小核出現頻度については,陰性対照群と被験物質投与群の間および陰性対照群と陽性対照群の間で,Fisherの正確確率検定法5)(片側検定)により有意差検定を行った.なお,検定にあたっては,多重性を考慮してBonferroniの補正6)を行った.また,小核出現頻度の用量(対数値)依存性について,Cochran-Armitageの傾向検定7)(片側検定)を行った.

(赤血球中に占める幼若赤血球の比率)

骨髄細胞の増殖抑制の指標としての幼若赤血球の比率について,まずBartlett検定5)により陽性対照群を除く各群の分散の一様性の検定を行った.その結果,いずれも等分散であったことからDunnett検定8)を用いて陰性対照群と各被験物質投与群との平均値の差の検定を行った.陰性対照群と陽性対照群との比較については,F検定5)により分散の一様性の検定を行い,等分散であったことからStudentのt検定5)を行った.

(判定)

被験物質が骨髄細胞において,染色体異常誘発作用または紡錘体形成阻害作用を示すか否かの判定は,統計解析の結果をもとに,用量反応性および陰性対照の背景データ,骨髄細胞増殖への影響等を参考にして総合的に行った.

結果

いずれの投与群においても,被験物質の投与に起因したと考えられる死亡例は観察されなかった.投与後1時間の一般状態の観察では,自発運動低下が400 mg/kg投与群の全例で認められたが,投与後6時間の観察では全例とも回復していた.投与翌日以降の観察では,自発運動低下が投与後約24時間に10例中4例,投与後約48時間に5例中2例で観察された.200 mg/kg以下の被験物質各投与群,陰性対照群および陽性対照群においては,一般状態の変化は観察されなかった.

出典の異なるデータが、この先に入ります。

This is an optimization exercise on Yosys and OpenROAD, whose aim is small area, a short achievable clock period and few clock cycles per item, not a production implementation. The RTL was checked by simulation tests, not by an equivalence proof against the original design. The clock input has no modelled driver; a real chip could not lean on it and would need a root buffer or a full tree. Power is estimated from default activity; no workload was simulated.

==> flow/design.v, too long to show whole: its modules and the start of the top module <==
// module esq1_core: 2297 lines
module esq1_core (
    input  wire        clk,
    input  wire        rst,
    input  wire        cmd_valid,
    output wire        cmd_ready,
    input  wire [31:0] cmd,
    output reg         done,
    output reg  [15:0] res,
    output reg  [2:0]  err,
    output reg  [7:0]  sub,
    output reg  [15:0] pos,
    output reg         sticky
);
  // ...
==> flow/flow/run.sh <==
#!/bin/bash
# The standard layout (the standard.sh: standard synthesis, floorplan,
# placement, CTS, routing) with these changes to how it is made:
# - ORFS's timing repair aims below the clock period: repair_timing treats a
#   path as failing until its slack reaches SETUP_SLACK_MARGIN ns, so the
#   sized netlist runs well under the 10 ns clock;
# - the port buffers are buf_4 (ORFS would pick a delay cell);
# - CTS clusters up to 25 sinks per leaf buffer (within 80 um) and adds no
#   dummy loads;
# - after CTS, post_cts.tcl moves the clock pin to the middle of the left
#   edge and rebuilds the top of the clock tree: the clock
#   port drives four buffers next to it, one per region, that drive the
#   leaf buffers
#   (retree.tcl); the tree stays balanced, one level shallower;
# - after global routing, post_grt.tcl repairs antennas with a margin so
#   detailed routing needs no antenna re-route passes.
# The SDC and every other setting stay the standard flow's.
set -euo pipefail
here=$(pwd)
bash standard.sh SETUP_SLACK_MARGIN=7.0 \
  "BUFFER_PORTS_ARGS=-buffer_cell sky130_fd_sc_hd__buf_4" \
  "CTS_ARGS=-sink_clustering_enable -repair_clock_nets -sink_clustering_size 25 -sink_clustering_max_diameter 80 -dont_use_dummy_load" \
  POST_CTS_TCL="$here/flow/post_cts.tcl" \
  POST_GLOBAL_ROUTE_TCL="$here/flow/post_grt.tcl" \
  finish > flow_standard.log 2>&1
==> flow/flow/post_cts.tcl <==
# POST_CTS hook: rebuild the top of the clock tree (see retree.tcl), then
# legalize the new buffers and repair timing again on the new tree.
source [file join [file dirname [info script]] retree.tcl]
center_clk_pin
retree_clock 4
detailed_placement
estimate_parasitics -placement
repair_timing_helper
detailed_placement
check_placement -verbose
==> flow/flow/post_grt.tcl <==
# POST_GLOBAL_ROUTE hook: repair antennas once more with a 30% margin on the
# antenna ratios, so that the detailed routes, which differ from the global
# ones, rarely break the rule and need no repair-and-reroute pass after
# detailed routing; then write the route guides again.
repair_antennas -ratio_margin 30 -iterations 5
check_placement -verbose
check_antennas -report_file $::env(REPORTS_DIR)/grt_antennas_margin.log
write_guides $::env(RESULTS_DIR)/route.guide
==> flow/flow/retree.tcl <==
# Rebuild the top of the clock tree: the clock port drives NROOT buffers
# directly, each driving the leaf buffers of one region, in place of the
# root buffer and the middle level that CTS builds.
# Put the clock pin at the middle of the left die edge (the spot nearest to
# it that is at least 4 um from every other pin there), so the clock enters
# at the middle of a side rather than wherever pin placement left it.
proc center_clk_pin {} {
  set block [ord::get_db_block]
  set die [$block getDieArea]
  set ys {}
  foreach bt [$block getBTerms] {
    if {[$bt getName] eq "clk"} { continue }
    foreach bp [$bt getBPins] {
      set bb [$bp getBBox]
      if {[$bb xMin] <= [$die xMin] + 1000} { lappend ys [expr {([$bb yMin] + [$bb yMax]) / 2}] }
    }
  }
  set mid [expr {([$die yMin] + [$die yMax]) / 2}]
  for {set d 0} {$d < 200000} {incr d 2000} {
    foreach y [list [expr {$mid + $d}] [expr {$mid - $d}]] {
      set ok 1
      foreach oy $ys { if {abs($oy - $y) < 4000} { set ok 0; break } }
      if {$ok} {
        place_pin -pin_name clk -layer met3 -location [list [expr {[$die xMin] / 1000.0}] [expr {$y / 1000.0}]] -pin_size {0.3 0.3} -force_to_die_boundary
        puts "retree: clock pin at y [expr {$y / 1000.0}]"
        return
      }
    }
  }
}

# A spot for root k near the clock pin, a little inside the core.
proc root_spot { block k } {
  set bb [[lindex [[$block findBTerm clk] getBPins] 0] getBBox]
  set px [expr {([$bb xMin] + [$bb xMax]) / 2}]
  set py [expr {([$bb yMin] + [$bb yMax]) / 2}]
  set core [$block getCoreArea]
  set x0 [$core xMin]; set x1 [$core xMax]; set y0 [$core yMin]; set y1 [$core yMax]
  set in 12000
  set step [expr {($k - 1.5) * 8000}]
  if {$px <= $x0} { return [list [expr {$x0 + $in}] [expr {int(min(max($py + $step, $y0), $y1 - 10000))}]] }
  if {$px >= $x1} { return [list [expr {$x1 - $in - 10000}] [expr {int(min(max($py + $step, $y0), $y1 - 10000))}]] }
  if {$py <= $y0} { return [list [expr {int(min(max($px + $step, $x0), $x1 - 10000))}] [expr {$y0 + $in}]] }
  return [list [expr {int(min(max($px + $step, $x0), $x1 - 10000))}] [expr {$y1 - $in - 3000}]]
}

proc retree_clock { {nroot 4} {master_name sky130_fd_sc_hd__clkbuf_16} } {
  set block [ord::get_db_block]
  set db [ord::get_db]
  set master [$db findMaster $master_name]
  set port_net [[$block findBTerm clk] getNet]
  # walk the buffer tree from the port
  set level [list $port_net]
  set bufs {}
  set leaves {}
  while {[llength $level]} {
    set next {}
    foreach net $level {
      foreach it [$net getITerms] {
        if {![$it isInputSignal] && [$it getIoType] ne "INPUT"} { continue }
        set inst [$it getInst]
        set m [[$inst getMaster] getName]
        if {[string match "*clkbuf*" $m] || [string match "*clkinv*" $m]} {
          # output net of the buffer
          set onet ""
          foreach oit [$inst getITerms] { if {[$oit getIoType] eq "OUTPUT"} { set onet [$oit getNet] } }
          set drives_buf 0
          foreach it2 [$onet getITerms] {
            if {[$it2 getIoType] eq "INPUT"} {
              set m2 [[[$it2 getInst] getMaster] getName]
              if {[string match "*clkbuf*" $m2] || [string match "*clkinv*" $m2]} { set drives_buf 1 }
            }
          }
          if {$drives_buf} { lappend bufs $inst; lappend next $onet } else { lappend leaves $inst }
        }
      }
    }
    set level $next
  }
  puts "retree: [llength $bufs] upper buffers, [llength $leaves] leaf buffers"
  # leaf positions
  set pts {}
  foreach l $leaves { set bb [$l getBBox]; lappend pts [list $l [expr {([$bb xMin]+[$bb xMax])/2}] [expr {([$bb yMin]+[$bb yMax])/2}]] }
  # k-means into nroot clusters, seeded by splitting on x then y medians
  set n [llength $pts]
  set sx [lsort -integer -index 1 $pts]
  set cents {}
  set half [expr {$n/2}]
  foreach part [list [lrange $sx 0 [expr {$half-1}]] [lrange $sx $half end]] {
    set sy [lsort -integer -index 2 $part]
    set h2 [expr {[llength $sy]/2}]
    foreach q [list [lrange $sy 0 [expr {$h2-1}]] [lrange $sy $h2 end]] {
      set cx 0; set cy 0
      foreach p $q { set cx [expr {$cx+[lindex $p 1]}]; set cy [expr {$cy+[lindex $p 2]}] }
      lappend cents [list [expr {$cx/[llength $q]}] [expr {$cy/[llength $q]}]]
    }
  }
  set cents [lrange $cents 0 [expr {$nroot-1}]]
  for {set iter 0} {$iter < 20} {incr iter} {
    set groups {}
    for {set k 0} {$k < $nroot} {incr k} { lappend groups {} }
    foreach p $pts {
      set best 0; set bd 1e30
      for {set k 0} {$k < $nroot} {incr k} {
        set c [lindex $cents $k]
        set d [expr {abs([lindex $p 1]-[lindex $c 0]) + abs([lindex $p 2]-[lindex $c 1])}]
        if {$d < $bd} { set bd $d; set best $k }
      }
      lset groups $best [concat [lindex $groups $best] [list $p]]
    }
    set cents {}
    foreach g $groups {
      set cx 0; set cy 0
      foreach p $g { set cx [expr {$cx+[lindex $p 1]}]; set cy [expr {$cy+[lindex $p 2]}] }
      set c [expr {max(1,[llength $g])}]
      lappend cents [list [expr {$cx/$c}] [expr {$cy/$c}]]
    }
  }
  # remove the upper buffers and their nets
  foreach b $bufs {
    foreach it [$b getITerms] {
      set net [$it getNet]
      if {$net ne "NULL" && [$it getIoType] eq "OUTPUT"} { $it disconnect; odb::dbNet_destroy $net } elseif {$net ne "NULL"} { $it disconnect }
    }
    odb::dbInst_destroy $b
  }
  # new roots
  for {set k 0} {$k < $nroot} {incr k} {
    set inst [odb::dbInst_create $block $master "clkroot_$k"]
    set net [odb::dbNet_create $block "clknet_root_$k"]
    $net setSigType CLOCK
    # roots sit next to the clock pin so that the port's own net stays short
    set c [root_spot $block $k]
    $inst setLocation [lindex $c 0] [lindex $c 1]
    $inst setPlacementStatus PLACED
    foreach it [$inst getITerms] {
      set mt [[$it getMTerm] getName]
      if {$mt eq "A"} { $it connect $port_net }
      if {$mt eq "X"} { $it connect $net }
    }
    foreach p [lindex $groups $k] {
      set l [lindex $p 0]
      foreach it [$l getITerms] { if {[[$it getMTerm] getName] eq "A"} { $it connect $net } }
    }
    puts "retree: root $k at $c drives [llength [lindex $groups $k]] leaves"
  }
}
==> flow/standard.sh <==
#!/bin/bash
# synth_recipe.tcl (not shown) runs the flow's synth.tcl, then flattens the netlist and writes it again
# the make line also repeats each setting of config.mk as NAME=value (left out here)
make -C /OpenROAD-flow-scripts/flow DESIGN_CONFIG=/design/flow/config.mk WORK_HOME=/design/flow/orfs CLKGATE_MAP_FILE= SYNTH_SCRIPT=/design/flow/synth_recipe.tcl "${@:-finish}"
==> flow/config.mk <==
export PLATFORM = sky130hd
export DESIGN_NAME = esq1_core
export DESIGN_NICKNAME = esq1_core
export VERILOG_FILES = /design/flow/design.v
export SDC_FILE = /design/flow/constraint.sdc
export NUM_CORES = 8
export LEC_CHECK = 0
export ABC_AREA = 1
export CAP_MARGIN = 30
export CORE_MARGIN = 2
export CORE_UTILIZATION = 50
export PLACE_DENSITY = 0.62
export SLEW_MARGIN = 20
==> flow/constraint.sdc <==
create_clock -name core_clock -period 10.0 [get_ports {clk}]
set_input_delay 2.0000 -clock core_clock [delete_from_list [all_inputs] [get_ports {clk}]]
set_output_delay 2.0000 -clock core_clock [all_outputs]
set_load 0.01 [all_outputs]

小核出現頻度および赤血球中に占める幼若赤血球の比率をTable 1に示した.陰性対照群および陽性対照群の小核出現頻度は,いずれも背景データのばらつきの範囲内であったことから,本試験系の有効性が確認された.被験物質投与群の小核出現頻度は,いずれの標本作製時期においても陰性対照群との間に有意差は認められず,用量に依存して増加する傾向も認められなかった.一方,CPAを投与した陽性対照群では,0.1 %水準で有意な小核出現頻度の増加が確認された.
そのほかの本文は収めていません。